Baby Steps

(Taken from the excellent movie, What About Bob?)

This tutorial is intended to walk you through writing your own very simple operating system in assembly. I originally found the basis of this tutorial on the OSDev wiki, but it didn’t have any explanation to what was going on or why, so I decided to make this tutorial. We’ll go over the basics of the booting process and what tools you’ll need to operate.

Most popular operating systems like OSX, Linux, or Windows contain drivers and provide interfaces to the hardware, ensure a certain level of safety and security, keep the processes from fighting each other, and provide essential libraries for programs to use the computer. However, ours won’t be nearly as complicated. :) By the end of this tutorial, you should have an operating system that prints a message to the screen!

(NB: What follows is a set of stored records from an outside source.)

## config.mk

```make
export PLATFORM = sky130hd
export DESIGN_NAME = insn_cycle_ctrl
export DESIGN_NICKNAME = d
export VERILOG_FILES = /design/src/rtl/icc_pkg.sv /design/src/rtl/icc_decode.sv /design/src/rtl/icc_sequencer.sv /design/src/rtl/icc_datapath.sv /design/src/rtl/insn_cycle_ctrl.sv
export SDC_FILE = /design/constraint.sdc
export NUM_CORES = 1
export LEC_CHECK = 0
export ABC_AREA = 1
export BUFFER_PORTS_ARGS = -buffer_cell sky130_fd_sc_hd__buf_2
export CELL_PAD_IN_SITES_DETAIL_PLACEMENT = 0
export CELL_PAD_IN_SITES_GLOBAL_PLACEMENT = 2
export CORE_MARGIN = 2
export CORE_UTILIZATION = 30
export CTS_CLUSTER_DIAMETER = 60
export CTS_CLUSTER_SIZE = 14
export DETAILED_ROUTE_END_ITERATION = 7
export HOLD_SLACK_MARGIN = 0.1
export PLACE_DENSITY_LB_ADDON = 0.1
export SLEW_MARGIN = 20
export SYNTH_ARGS = -nofsm -noshare
export SYNTH_HDL_FRONTEND = slang
export SYNTH_SLANG_ARGS = --single-unit
```

## constraint.sdc

```tcl
create_clock -name clk -period 4 [get_ports clk]
set_input_delay 0.4 -clock clk [delete_from_list [all_inputs] [get_ports clk]]
set_output_delay 0.4 -clock clk [all_outputs]
set_load 0.05 [all_outputs]
```

## src/rtl/icc_pkg.sv

```systemverilog
package icc_pkg;

   typedef enum logic [1:0] {
      CC_FETCH = 2'b00,
      CC_INDIR = 2'b01,
      CC_EXEC  = 2'b10,
      CC_INTR  = 2'b11
   } cyc_code_e;

   localparam int unsigned STEPS_MAX = 5;
   localparam int unsigned STEP_W    = $clog2(STEPS_MAX);

   typedef struct packed {
      logic mar_from_pc;
      logic mar_from_ira;
      logic mar_from_save;
      logic mbr_from_mem;
      logic mbr_from_pc;
      logic pc_inc;
      logic pc_from_ira;
      logic pc_from_isr;
      logic ir_from_mbr;
      logic ira_from_mbr;
      logic y_from_mbr;
      logic z_from_sum;
      logic ac_from_z;
      logic mem_rd;
      logic mem_wr;
      logic ie_clr;
      logic last;
   } ctl_t;

endpackage

```

## src/rtl/icc_decode.sv

```systemverilog
module icc_decode
   import icc_pkg::*;
#(
   parameter int unsigned OPC_W   = 3,
   parameter int unsigned OPC_ADD = 1,
   parameter int unsigned OPC_BSA = 5
) (
   input  cyc_code_e         code,
   input  logic [STEP_W-1:0] step,
   input  logic [OPC_W-1:0]  opc,
   output ctl_t              ctl
);

   localparam logic [OPC_W-1:0] ADD_CODE = OPC_W'(OPC_ADD);
   localparam logic [OPC_W-1:0] BSA_CODE = OPC_W'(OPC_BSA);

   always_comb begin
      ctl = '0;
      unique case (code)
         CC_FETCH: begin
            case (step)
               3'd0:    ctl.mar_from_pc = 1'b1;
               3'd1: begin
                  ctl.mem_rd       = 1'b1;
                  ctl.mbr_from_mem = 1'b1;
                  ctl.pc_inc       = 1'b1;
               end
               3'd2: begin
                  ctl.ir_from_mbr = 1'b1;
                  ctl.last        = 1'b1;
               end
               default: ctl.last = 1'b1;
            endcase
         end
         CC_INDIR: begin
            case (step)
               3'd0:    ctl.mar_from_ira = 1'b1;
               3'd1: begin
                  ctl.mem_rd       = 1'b1;
                  ctl.mbr_from_mem = 1'b1;
               end
               3'd2: begin
                  ctl.ira_from_mbr = 1'b1;
                  ctl.last         = 1'b1;
               end
               default: ctl.last = 1'b1;
            endcase
         end
         CC_EXEC: begin
            if (opc == ADD_CODE) begin
               case (step)
                  3'd0:    ctl.mar_from_ira = 1'b1;
                  3'd1: begin
                     ctl.mem_rd       = 1'b1;
                     ctl.mbr_from_mem = 1'b1;
                  end
                  3'd2:    ctl.y_from_mbr = 1'b1;
                  3'd3:    ctl.z_from_sum = 1'b1;
                  3'd4: begin
                     ctl.ac_from_z = 1'b1;
                     ctl.last      = 1'b1;
                  end
                  default: ctl.last = 1'b1;
               endcase
            end else if (opc == BSA_CODE) begin
               case (step)
                  3'd0: begin
                     ctl.mar_from_ira = 1'b1;
                     ctl.mbr_from_pc  = 1'b1;
                  end
                  3'd1: begin
                     ctl.pc_from_ira = 1'b1;
                     ctl.mem_wr      = 1'b1;
                  end
                  3'd2: begin
                     ctl.pc_inc = 1'b1;
                     ctl.last   = 1'b1;
                  end
                  default: ctl.last = 1'b1;
               endcase
            end else begin
               ctl.last = 1'b1;
            end
         end
         CC_INTR: begin
            case (step)
               3'd0:    ctl.mbr_from_pc = 1'b1;
               3'd1: begin
                  ctl.mar_from_save = 1'b1;
                  ctl.pc_from_isr   = 1'b1;
               end
               3'd2: begin
                  ctl.mem_wr = 1'b1;
                  ctl.ie_clr = 1'b1;
                  ctl.last   = 1'b1;
               end
               default: ctl.last = 1'b1;
            endcase
         end
         default: ctl.last = 1'b1;
      endcase
   end

endmodule

```

## src/rtl/icc_sequencer.sv

```systemverilog
module icc_sequencer
   import icc_pkg::*;
#(
   parameter bit ONEHOT_STEP = 1'b0
) (
   input  logic              clk,
   input  logic              rst,
   input  logic              last,
   input  logic              ind_bit,
   input  logic              irq_pend,
   output cyc_code_e         code,
   output logic [STEP_W-1:0] step
);

   cyc_code_e code_q;
   cyc_code_e code_nx;

   always_comb begin
      code_nx = code_q;
      if (last) begin
         unique case (code_q)
            CC_FETCH: code_nx = ind_bit  ? CC_INDIR : CC_EXEC;
            CC_INDIR: code_nx = CC_EXEC;
            CC_EXEC:  code_nx = irq_pend ? CC_INTR  : CC_FETCH;
            CC_INTR:  code_nx = CC_FETCH;
            default:  code_nx = CC_FETCH;
         endcase
      end
   end

   always_ff @(posedge clk) begin
      if (rst) code_q <= CC_FETCH;
      else     code_q <= code_nx;
   end

   assign code = code_q;

   generate
      if (ONEHOT_STEP) begin : g_onehot
         logic [STEPS_MAX-1:0] oh_q;
         always_ff @(posedge clk) begin
            if (rst || last) oh_q <= STEPS_MAX'(1);
            else             oh_q <= {oh_q[STEPS_MAX-2:0], 1'b0};
         end
         always_comb begin
            step = '0;
            for (int k = 0; k < STEPS_MAX; k++) begin
               if (oh_q[k]) step = step | STEP_W'(k);
            end
         end
      end else begin : g_binary
         logic [STEP_W-1:0] cnt_q;
         always_ff @(posedge clk) begin
            if (rst || last) cnt_q <= '0;
            else             cnt_q <= cnt_q + 1'b1;
         end
         assign step = cnt_q;
      end
   endgenerate

endmodule

```

## src/rtl/icc_datapath.sv

```systemverilog
module icc_datapath
   import icc_pkg::*;
#(
   parameter int unsigned DATA_W      = 12,
   parameter int unsigned ADDR_W      = 8,
   parameter int unsigned SAVE_ADDR   = 'hF0,
   parameter int unsigned ISR_ADDR    = 'hE0,
   parameter bit          IE_AT_RESET = 1'b1
) (
   input  logic              clk,
   input  logic              rst,
   input  ctl_t              ctl,
   input  logic [DATA_W-1:0] mem_rdata,
   output logic [ADDR_W-1:0] mar,
   output logic [DATA_W-1:0] mbr,
   output logic [ADDR_W-1:0] pc,
   output logic [DATA_W-1:0] ir,
   output logic [DATA_W-1:0] ac,
   output logic              ie
);

   localparam int unsigned     PAD_W  = DATA_W - ADDR_W;
   localparam logic [ADDR_W-1:0] SAVE_A = ADDR_W'(SAVE_ADDR);
   localparam logic [ADDR_W-1:0] ISR_A  = ADDR_W'(ISR_ADDR);

   logic [DATA_W-1:0] y_q;
   logic [DATA_W-1:0] z_q;
   logic [ADDR_W-1:0] ira;

   assign ira = ir[ADDR_W-1:0];

   always_ff @(posedge clk) begin
      if (rst) begin
         mar <= '0;
         mbr <= '0;
         pc  <= '0;
         ir  <= '0;
         ac  <= '0;
         y_q <= '0;
         z_q <= '0;
         ie  <= IE_AT_RESET;
      end else begin
         if (ctl.mar_from_pc)        mar <= pc;
         else if (ctl.mar_from_ira)  mar <= ira;
         else if (ctl.mar_from_save) mar <= SAVE_A;

         if (ctl.mbr_from_mem)      mbr <= mem_rdata;
         else if (ctl.mbr_from_pc)  mbr <= {{PAD_W{1'b0}}, pc};

         if (ctl.pc_inc)            pc <= pc + 1'b1;
         else if (ctl.pc_from_ira)  pc <= ira;
         else if (ctl.pc_from_isr)  pc <= ISR_A;

         if (ctl.ir_from_mbr)       ir <= mbr;
         else if (ctl.ira_from_mbr) ir[ADDR_W-1:0] <= mbr[ADDR_W-1:0];

         if (ctl.y_from_mbr) y_q <= mbr;
         if (ctl.z_from_sum) z_q <= ac + y_q;
         if (ctl.ac_from_z)  ac  <= z_q;
         if (ctl.ie_clr)     ie  <= 1'b0;
      end
   end

endmodule

```

## src/rtl/insn_cycle_ctrl.sv

```systemverilog
module insn_cycle_ctrl
   import icc_pkg::*;
#(
   parameter int unsigned DATA_W      = 12,
   parameter int unsigned ADDR_W      = 8,
   parameter int unsigned OPC_W       = 3,
   parameter int unsigned OPC_ADD     = 1,
   parameter int unsigned OPC_BSA     = 5,
   parameter int unsigned SAVE_ADDR   = 'hF0,
   parameter int unsigned ISR_ADDR    = 'hE0,
   parameter bit          IE_AT_RESET = 1'b1,
   parameter bit          ONEHOT_STEP = 1'b0
) (
   input  logic              clk,
   input  logic              rst,
   input  logic              irq_req,
   input  logic [DATA_W-1:0] mem_rdata,
   output logic [ADDR_W-1:0] mem_addr,
   output logic [DATA_W-1:0] mem_wdata,
   output logic              mem_rd,
   output logic              mem_wr,
   output logic [ADDR_W-1:0] pc,
   output logic [DATA_W-1:0] ac,
   output logic [DATA_W-1:0] ir,
   output logic [1:0]        cyc_code,
   output logic [2:0]        step
);

   localparam int unsigned IND_BIT = DATA_W - 1;
   localparam int unsigned OPC_LSB = ADDR_W;

   initial begin
      assert (DATA_W >= ADDR_W + OPC_W + 1)
         else $error("word too narrow for flag, opcode and address");
      assert (ADDR_W >= 2 && OPC_W >= 2) else $error("field widths too small");
      assert (SAVE_ADDR < (1 << ADDR_W) && ISR_ADDR < (1 << ADDR_W))
         else $error("save or handler address out of range");
      assert (OPC_ADD != OPC_BSA && OPC_ADD < (1 << OPC_W) && OPC_BSA < (1 << OPC_W))
         else $error("opcode assignment invalid");
      assert (STEP_W <= 3) else $error("step port too narrow");
   end

   ctl_t              ctl;
   cyc_code_e         code;
   logic [STEP_W-1:0] step_w;
   logic [ADDR_W-1:0] mar;
   logic [DATA_W-1:0] mbr;
   logic              ie_w;

   icc_sequencer #(.ONEHOT_STEP(ONEHOT_STEP)) u_seq (
      .clk      (clk),
      .rst      (rst),
      .last     (ctl.last),
      .ind_bit  (mbr[IND_BIT]),
      .irq_pend (irq_req & ie_w),
      .code     (code),
      .step     (step_w)
   );

   icc_decode #(.OPC_W(OPC_W), .OPC_ADD(OPC_ADD), .OPC_BSA(OPC_BSA)) u_dec (
      .code (code),
      .step (step_w),
      .opc  (ir[OPC_LSB +: OPC_W]),
      .ctl  (ctl)
   );

   icc_datapath #(
      .DATA_W      (DATA_W),
      .ADDR_W      (ADDR_W),
      .SAVE_ADDR   (SAVE_ADDR),
      .ISR_ADDR    (ISR_ADDR),
      .IE_AT_RESET (IE_AT_RESET)
   ) u_dp (
      .clk       (clk),
      .rst       (rst),
      .ctl       (ctl),
      .mem_rdata (mem_rdata),
      .mar       (mar),
      .mbr       (mbr),
      .pc        (pc),
      .ir        (ir),
      .ac        (ac),
      .ie        (ie_w)
   );

   assign mem_addr  = mar;
   assign mem_wdata = mbr;
   assign mem_rd    = ctl.mem_rd & ~rst;
   assign mem_wr    = ctl.mem_wr & ~rst;
   assign cyc_code  = code;
   assign step      = 3'(step_w);

endmodule

```

==> summary.txt <==
status - completed
crit share post-route - 0.607
die area - 0.0154 sq mm
EDFF count, synth - 0
fraction of layout cells with a size suffix above 1 - 0.167
Placed Instances - 869
DR vias - 4,131
Post-Layout Cell Count - 885
ys flop type - dfxtp_1
root buffer cell - clkbuf_16
wire length per cell - 14.5 um
Synth Warn # - 0
min Tclk post-route - 2.43 ns
Post-CTS Setup Bufs - 0
core footprint - 0.0140 sq mm
# diodes - 0
clock slew at reported path FFs - 0.06 ns
CTS resizes - 0
fmax - 0.412 GHz
final core occ - 0.370
logic gate share of total power - 0.422
DRT iter0 DRCs - 178
Hold-fix buffers, CTS - 0
peak supply drop - 0.320 mV
Startpoint Class - register
Syn Inst Count - 632
flops & latches, synth - 82
CTS tree - yes
Placement Cell Area - 0.00484 sq mm
clk_skew - 0.00562 ns
setup violators final - 0
CP bufs+invs - 4
power per cell area - 700 mW/mm^2
Post-synth ARST share - 0
Syn Std Cell Area - 0.00433 sq mm
DRC - 0
die width - 124 um
Clock Sinks - 82
Die Y - 124 um
CP top delay family - buffers and inverters
relative slew slack - 0.518
peak fanout along the critical path - 10
DP Worst Slack - 1.61 ns
Seq pwr share - 0.323
setup TNS - 0 ns
antenna viol nets, final - 0
IO Port Bufs - 73
worst path cell trace - inv_1, ha_1, inv_2, nor2_4, nand2_4, nand2_4, nand3_1, inv_1, buf_2
Syn Area/Cell - 6.85 sq um
Seq/Total Area, Yosys - 0.379
deepest clock path buffer count - 2
CP Capture Type - output port
Internal Power - 1.92 mW
Least-Margin Pin Slew - 0.720 ns
standard-cell rows - 43
via-per-instance ratio - 4.67
Slew Viols, Final - 0
largest net degree at the start of global routing - 70
first-pass GRT wire length - 21,000 um
crit path kind - reg2out
Tot Pwr - 3.62 mW
Cell variety after synth - 29
CP required - 3.60 ns
Final Cell Area - 0.00518 sq mm
initial antenna violation count - 0
Max Cap Viol - 0
Top Ports - 74
Clk pwr share - 0.255
slowest cell on the critical path - dfxtp_1
nets@finish - 739
H-tree levels - 3
Final Hold Fails - 0
Net Switching - 1.70 mW
vias in the first global route - 4,074
Tightest Hold Check Type - in2reg
Critical Path AT - 2.03 ns
Mapped Nets - 671
GRT overflow - 0
Sw Ratio - 0.470
WL final - 12,800 um
Num CTS Buffers - 9
Starting Density - 0.309
Layout area overhead - 19.6%
GR Util All Layers - 0.179
RSZ-0062 raised after global routing - no
clk_lat worst skew - 0.35 ns
post-route setup slack - 1.57 ns
dpl hpwl - 9770 um
static leakage - 2.59 nW
tightest hold margin - 0.259 ns
slowest cell delay on critical path - 0.34 ns
gpl congestion - 0.781
1st-pass router iterations - 4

I attempted to explain everything as simple as possible, but if I made any errors or you’d like to suggest changes to my article, feel free to make an issue on Github or email me.

The source code is also available in this Github repository.

Table of Contents
Requirements
The Booting Process
Finally, Some Code
Shortening the Build Process
Printing to the Screen
What is a segment?
Back to Our Code
Exercises
Further Reading

Requirements

This tutorial assumes that you already have a Debian-based Linux installation. However, the main part that shouldn’t change much between other Linux distributions except for the method of installing. If you don’t you can still follow along by installing Ubuntu in a virtual machine or by using Michali Sarris’s comment to use Docker Toolbox.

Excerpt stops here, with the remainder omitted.